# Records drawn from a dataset
_ _ _ _ _
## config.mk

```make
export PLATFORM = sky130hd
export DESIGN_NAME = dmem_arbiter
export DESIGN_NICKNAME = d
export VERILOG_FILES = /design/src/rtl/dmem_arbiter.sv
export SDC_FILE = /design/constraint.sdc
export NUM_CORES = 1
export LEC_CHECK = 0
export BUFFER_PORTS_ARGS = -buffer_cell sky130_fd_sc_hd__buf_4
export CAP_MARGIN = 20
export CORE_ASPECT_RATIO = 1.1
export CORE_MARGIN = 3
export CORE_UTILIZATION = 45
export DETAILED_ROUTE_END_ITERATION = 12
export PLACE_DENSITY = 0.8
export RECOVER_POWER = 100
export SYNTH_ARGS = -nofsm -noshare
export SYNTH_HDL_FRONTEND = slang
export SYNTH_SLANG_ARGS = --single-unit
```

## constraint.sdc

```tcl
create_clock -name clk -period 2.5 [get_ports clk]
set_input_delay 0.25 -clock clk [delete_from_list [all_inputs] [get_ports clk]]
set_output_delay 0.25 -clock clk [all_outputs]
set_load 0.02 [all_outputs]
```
_ _ _ _ _
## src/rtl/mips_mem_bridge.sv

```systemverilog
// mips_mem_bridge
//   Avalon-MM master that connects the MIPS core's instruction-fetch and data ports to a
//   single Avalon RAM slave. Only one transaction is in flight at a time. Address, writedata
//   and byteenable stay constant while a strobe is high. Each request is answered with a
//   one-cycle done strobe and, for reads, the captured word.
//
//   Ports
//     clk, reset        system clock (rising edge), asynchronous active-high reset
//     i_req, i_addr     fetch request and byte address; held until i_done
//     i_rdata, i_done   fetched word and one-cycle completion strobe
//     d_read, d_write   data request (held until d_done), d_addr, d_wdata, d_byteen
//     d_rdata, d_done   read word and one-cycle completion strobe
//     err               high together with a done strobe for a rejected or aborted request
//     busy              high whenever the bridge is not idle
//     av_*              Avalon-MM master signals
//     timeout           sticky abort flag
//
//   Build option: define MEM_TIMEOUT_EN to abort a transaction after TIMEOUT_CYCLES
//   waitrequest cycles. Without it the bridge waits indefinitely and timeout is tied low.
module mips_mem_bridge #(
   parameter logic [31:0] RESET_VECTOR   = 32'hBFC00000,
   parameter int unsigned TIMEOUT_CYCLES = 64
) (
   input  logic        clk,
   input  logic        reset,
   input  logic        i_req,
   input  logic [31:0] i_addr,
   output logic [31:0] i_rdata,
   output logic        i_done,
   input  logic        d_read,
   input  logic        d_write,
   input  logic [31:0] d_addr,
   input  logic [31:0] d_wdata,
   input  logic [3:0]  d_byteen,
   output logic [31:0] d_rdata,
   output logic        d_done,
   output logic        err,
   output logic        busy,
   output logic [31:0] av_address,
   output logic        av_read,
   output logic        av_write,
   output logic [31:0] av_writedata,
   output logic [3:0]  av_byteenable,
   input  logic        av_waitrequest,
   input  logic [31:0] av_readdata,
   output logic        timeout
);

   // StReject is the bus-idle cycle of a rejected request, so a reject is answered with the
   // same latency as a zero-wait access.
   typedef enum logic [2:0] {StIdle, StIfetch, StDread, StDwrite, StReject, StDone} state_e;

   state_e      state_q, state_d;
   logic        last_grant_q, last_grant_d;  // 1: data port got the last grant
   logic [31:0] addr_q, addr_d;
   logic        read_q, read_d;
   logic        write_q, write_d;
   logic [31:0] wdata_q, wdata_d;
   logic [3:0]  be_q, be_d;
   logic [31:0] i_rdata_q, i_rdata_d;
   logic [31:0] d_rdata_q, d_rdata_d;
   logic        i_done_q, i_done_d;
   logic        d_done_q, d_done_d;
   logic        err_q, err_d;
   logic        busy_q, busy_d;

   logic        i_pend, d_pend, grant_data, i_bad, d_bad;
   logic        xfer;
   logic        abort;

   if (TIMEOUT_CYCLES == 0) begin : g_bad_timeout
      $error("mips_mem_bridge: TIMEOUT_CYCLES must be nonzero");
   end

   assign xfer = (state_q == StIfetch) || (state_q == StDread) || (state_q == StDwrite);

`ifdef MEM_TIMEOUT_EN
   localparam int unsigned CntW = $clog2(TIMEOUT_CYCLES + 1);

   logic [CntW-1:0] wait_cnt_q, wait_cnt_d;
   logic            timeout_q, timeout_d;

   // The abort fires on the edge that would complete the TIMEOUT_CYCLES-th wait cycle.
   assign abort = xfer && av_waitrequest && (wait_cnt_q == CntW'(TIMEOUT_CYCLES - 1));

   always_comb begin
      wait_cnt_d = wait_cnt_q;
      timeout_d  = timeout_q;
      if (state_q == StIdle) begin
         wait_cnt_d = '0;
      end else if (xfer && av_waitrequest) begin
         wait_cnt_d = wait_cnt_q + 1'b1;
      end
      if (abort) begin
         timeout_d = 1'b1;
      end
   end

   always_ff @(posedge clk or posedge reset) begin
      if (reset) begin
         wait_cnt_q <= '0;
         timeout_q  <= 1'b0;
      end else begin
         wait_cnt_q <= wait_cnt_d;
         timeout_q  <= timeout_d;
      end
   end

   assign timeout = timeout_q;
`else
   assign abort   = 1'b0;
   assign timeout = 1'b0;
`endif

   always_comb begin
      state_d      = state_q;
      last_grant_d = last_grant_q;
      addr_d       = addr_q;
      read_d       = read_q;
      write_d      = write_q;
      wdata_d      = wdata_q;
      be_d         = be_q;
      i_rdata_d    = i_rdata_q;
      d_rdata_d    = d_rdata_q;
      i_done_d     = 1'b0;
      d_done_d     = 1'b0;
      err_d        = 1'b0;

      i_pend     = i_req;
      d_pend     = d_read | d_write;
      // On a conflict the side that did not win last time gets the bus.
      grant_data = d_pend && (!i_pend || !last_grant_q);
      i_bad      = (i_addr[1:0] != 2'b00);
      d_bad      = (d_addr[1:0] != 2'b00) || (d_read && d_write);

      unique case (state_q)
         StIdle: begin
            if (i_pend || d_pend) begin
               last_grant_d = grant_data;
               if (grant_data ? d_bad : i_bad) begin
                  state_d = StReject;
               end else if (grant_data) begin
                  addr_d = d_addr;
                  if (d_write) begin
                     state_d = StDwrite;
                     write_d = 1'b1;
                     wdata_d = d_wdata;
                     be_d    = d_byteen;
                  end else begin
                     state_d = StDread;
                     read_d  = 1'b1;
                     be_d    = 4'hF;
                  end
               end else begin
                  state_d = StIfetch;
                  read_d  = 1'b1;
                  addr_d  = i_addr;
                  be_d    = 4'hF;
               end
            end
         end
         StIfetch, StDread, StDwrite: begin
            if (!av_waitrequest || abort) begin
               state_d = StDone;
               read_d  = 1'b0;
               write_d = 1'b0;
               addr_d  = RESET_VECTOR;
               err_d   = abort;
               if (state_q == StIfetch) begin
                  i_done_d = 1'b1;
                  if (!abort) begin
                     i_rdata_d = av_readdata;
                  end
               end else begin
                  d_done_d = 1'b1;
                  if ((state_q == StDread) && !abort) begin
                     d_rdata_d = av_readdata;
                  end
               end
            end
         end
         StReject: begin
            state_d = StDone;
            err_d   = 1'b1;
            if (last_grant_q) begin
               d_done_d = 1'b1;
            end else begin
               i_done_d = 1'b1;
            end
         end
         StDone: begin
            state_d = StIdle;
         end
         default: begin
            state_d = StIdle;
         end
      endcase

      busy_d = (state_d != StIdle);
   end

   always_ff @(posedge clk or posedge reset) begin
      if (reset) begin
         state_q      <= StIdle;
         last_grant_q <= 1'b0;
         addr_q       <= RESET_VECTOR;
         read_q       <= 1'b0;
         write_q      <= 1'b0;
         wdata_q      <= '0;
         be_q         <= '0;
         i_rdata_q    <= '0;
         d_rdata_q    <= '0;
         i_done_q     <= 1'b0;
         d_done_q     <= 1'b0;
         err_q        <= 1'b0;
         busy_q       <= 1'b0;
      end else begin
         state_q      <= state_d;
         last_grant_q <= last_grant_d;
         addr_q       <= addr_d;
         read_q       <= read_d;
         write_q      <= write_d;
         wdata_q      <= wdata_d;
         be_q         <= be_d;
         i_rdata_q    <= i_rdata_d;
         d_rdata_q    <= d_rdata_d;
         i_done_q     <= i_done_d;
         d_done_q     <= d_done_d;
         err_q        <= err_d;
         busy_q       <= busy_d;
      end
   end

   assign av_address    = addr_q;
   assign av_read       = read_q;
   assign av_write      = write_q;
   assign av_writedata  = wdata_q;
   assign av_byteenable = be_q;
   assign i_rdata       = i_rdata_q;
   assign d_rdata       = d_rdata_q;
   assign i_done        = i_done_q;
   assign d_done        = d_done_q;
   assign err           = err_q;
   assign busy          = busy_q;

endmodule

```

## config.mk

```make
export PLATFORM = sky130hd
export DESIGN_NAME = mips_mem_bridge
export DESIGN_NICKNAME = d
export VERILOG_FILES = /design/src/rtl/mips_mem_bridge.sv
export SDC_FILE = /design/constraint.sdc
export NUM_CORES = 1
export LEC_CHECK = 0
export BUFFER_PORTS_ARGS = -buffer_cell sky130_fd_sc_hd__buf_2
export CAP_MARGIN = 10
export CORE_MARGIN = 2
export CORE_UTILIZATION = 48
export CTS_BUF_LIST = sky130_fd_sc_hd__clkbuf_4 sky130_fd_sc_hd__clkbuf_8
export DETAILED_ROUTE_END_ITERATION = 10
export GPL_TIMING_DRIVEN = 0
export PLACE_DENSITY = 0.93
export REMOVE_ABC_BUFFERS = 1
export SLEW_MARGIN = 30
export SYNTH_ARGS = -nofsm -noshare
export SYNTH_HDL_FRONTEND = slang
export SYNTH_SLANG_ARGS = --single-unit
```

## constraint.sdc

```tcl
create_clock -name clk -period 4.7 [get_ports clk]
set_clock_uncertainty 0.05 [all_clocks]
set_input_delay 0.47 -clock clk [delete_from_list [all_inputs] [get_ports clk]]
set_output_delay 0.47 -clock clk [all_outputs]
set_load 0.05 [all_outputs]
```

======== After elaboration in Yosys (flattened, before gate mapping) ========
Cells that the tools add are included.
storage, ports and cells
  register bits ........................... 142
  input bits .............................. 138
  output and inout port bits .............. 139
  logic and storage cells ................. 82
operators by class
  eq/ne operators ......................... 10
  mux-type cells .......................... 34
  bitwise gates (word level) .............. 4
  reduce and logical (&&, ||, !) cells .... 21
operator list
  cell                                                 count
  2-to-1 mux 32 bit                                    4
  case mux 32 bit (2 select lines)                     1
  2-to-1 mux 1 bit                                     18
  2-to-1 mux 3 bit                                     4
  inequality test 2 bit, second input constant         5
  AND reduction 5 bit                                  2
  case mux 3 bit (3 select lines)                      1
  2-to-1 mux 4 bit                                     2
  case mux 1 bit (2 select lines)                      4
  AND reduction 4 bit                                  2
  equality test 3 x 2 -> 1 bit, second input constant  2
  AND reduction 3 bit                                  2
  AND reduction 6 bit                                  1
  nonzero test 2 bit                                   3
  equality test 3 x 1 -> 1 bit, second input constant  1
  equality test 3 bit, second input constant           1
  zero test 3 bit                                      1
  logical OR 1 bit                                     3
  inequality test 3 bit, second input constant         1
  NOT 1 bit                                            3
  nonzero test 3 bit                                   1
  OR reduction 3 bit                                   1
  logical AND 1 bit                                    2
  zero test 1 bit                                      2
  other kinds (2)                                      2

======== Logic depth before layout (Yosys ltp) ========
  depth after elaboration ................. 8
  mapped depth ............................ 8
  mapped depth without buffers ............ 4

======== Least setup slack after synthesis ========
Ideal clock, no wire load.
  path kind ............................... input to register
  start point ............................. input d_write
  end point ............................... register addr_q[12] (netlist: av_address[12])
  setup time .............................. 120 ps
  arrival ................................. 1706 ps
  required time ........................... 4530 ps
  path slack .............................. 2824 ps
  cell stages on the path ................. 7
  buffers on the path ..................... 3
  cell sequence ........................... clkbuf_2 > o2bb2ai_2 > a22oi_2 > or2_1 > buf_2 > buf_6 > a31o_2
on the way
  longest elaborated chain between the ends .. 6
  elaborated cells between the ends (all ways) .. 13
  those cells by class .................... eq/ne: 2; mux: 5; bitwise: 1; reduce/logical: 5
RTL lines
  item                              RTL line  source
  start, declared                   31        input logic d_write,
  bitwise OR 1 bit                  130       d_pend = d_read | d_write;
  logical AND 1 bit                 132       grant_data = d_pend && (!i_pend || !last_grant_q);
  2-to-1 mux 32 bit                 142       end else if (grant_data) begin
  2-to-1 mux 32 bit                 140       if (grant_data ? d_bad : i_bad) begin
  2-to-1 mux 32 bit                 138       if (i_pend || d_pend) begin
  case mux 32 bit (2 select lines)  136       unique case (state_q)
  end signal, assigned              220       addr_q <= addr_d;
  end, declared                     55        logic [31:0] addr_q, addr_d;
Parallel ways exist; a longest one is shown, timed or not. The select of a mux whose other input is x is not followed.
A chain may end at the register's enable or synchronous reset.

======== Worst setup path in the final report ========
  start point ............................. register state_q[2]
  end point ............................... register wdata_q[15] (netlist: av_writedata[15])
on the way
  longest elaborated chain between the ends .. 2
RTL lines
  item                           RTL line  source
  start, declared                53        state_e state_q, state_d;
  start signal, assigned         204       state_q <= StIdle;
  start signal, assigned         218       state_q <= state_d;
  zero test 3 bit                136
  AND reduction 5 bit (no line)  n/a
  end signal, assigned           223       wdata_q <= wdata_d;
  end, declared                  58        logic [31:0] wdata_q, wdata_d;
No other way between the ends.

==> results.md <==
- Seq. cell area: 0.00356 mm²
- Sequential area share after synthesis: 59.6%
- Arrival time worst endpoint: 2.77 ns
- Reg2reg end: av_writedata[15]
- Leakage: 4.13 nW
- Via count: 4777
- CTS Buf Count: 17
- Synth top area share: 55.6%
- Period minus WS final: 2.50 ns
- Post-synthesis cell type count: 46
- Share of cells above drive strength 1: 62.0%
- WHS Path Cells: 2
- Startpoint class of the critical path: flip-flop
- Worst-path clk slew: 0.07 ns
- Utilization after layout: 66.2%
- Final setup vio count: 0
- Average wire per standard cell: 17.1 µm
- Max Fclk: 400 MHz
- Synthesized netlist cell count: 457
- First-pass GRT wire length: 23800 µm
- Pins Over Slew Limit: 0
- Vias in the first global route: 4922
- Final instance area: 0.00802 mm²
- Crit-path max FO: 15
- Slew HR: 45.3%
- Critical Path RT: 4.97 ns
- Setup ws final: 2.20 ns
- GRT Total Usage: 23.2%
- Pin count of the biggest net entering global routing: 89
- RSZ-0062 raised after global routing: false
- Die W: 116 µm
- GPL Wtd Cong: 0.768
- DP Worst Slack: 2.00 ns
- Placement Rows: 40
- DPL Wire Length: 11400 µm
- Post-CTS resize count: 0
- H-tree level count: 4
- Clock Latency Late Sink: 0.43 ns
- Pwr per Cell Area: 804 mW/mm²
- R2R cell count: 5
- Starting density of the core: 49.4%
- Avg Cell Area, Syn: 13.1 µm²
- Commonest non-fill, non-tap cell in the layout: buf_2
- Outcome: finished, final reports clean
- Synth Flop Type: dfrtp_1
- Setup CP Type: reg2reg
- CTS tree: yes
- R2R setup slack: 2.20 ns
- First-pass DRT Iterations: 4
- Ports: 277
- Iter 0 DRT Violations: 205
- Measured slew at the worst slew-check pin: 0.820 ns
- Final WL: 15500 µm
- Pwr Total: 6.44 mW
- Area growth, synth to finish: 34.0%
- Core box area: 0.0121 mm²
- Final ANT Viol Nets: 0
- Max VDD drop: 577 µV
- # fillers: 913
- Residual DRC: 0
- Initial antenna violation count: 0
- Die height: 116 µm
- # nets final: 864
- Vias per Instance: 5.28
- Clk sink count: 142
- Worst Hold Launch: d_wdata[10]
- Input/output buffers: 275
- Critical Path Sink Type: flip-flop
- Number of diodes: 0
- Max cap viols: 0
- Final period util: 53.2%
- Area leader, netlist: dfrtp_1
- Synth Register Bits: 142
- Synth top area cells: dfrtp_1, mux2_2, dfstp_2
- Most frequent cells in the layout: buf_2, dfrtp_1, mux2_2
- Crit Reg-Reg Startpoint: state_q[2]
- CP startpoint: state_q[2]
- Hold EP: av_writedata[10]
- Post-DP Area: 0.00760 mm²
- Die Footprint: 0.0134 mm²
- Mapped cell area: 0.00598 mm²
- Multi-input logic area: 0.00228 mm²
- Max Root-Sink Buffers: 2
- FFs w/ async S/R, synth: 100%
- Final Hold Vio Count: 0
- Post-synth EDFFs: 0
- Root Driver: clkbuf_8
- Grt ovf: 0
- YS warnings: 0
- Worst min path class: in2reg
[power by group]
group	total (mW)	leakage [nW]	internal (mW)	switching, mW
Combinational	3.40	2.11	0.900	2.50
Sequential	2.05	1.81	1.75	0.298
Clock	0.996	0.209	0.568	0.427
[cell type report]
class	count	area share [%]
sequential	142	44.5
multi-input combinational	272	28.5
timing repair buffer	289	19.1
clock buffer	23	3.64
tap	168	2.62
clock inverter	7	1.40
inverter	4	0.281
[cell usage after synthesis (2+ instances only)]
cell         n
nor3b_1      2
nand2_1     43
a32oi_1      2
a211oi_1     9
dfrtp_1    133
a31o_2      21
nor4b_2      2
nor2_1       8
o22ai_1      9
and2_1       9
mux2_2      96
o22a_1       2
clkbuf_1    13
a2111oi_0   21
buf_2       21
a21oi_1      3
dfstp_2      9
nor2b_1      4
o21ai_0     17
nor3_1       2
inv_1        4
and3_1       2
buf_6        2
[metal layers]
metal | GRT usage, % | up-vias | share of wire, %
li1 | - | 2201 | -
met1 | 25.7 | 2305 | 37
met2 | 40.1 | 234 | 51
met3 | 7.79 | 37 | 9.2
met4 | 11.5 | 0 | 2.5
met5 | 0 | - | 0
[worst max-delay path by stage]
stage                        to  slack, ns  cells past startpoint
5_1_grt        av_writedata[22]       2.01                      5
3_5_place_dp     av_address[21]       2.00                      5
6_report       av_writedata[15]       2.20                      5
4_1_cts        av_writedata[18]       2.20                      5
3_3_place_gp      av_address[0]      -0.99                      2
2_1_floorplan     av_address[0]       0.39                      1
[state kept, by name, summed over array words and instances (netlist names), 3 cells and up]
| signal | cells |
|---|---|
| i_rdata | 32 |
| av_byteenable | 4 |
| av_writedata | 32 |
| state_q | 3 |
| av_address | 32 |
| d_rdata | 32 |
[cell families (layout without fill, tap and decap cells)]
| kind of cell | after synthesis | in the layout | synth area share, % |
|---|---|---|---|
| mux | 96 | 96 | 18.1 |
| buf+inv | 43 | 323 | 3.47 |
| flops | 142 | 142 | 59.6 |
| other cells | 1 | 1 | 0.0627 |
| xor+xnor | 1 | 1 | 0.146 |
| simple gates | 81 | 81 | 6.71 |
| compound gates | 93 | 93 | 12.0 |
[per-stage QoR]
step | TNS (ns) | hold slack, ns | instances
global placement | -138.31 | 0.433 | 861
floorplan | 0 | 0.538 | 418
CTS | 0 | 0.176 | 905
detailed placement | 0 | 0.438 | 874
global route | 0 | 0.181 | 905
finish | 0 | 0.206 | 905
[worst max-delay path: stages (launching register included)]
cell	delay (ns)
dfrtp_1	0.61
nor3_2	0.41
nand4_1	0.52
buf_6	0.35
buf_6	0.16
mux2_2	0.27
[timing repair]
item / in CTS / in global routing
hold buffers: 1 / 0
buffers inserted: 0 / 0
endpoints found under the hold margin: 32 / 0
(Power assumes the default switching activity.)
_ _ _ _ _
# EXERCISE BRIEF
How many lines in the records above contain the string "StDone"? State the number and nothing more.

# ANSWER AREA
4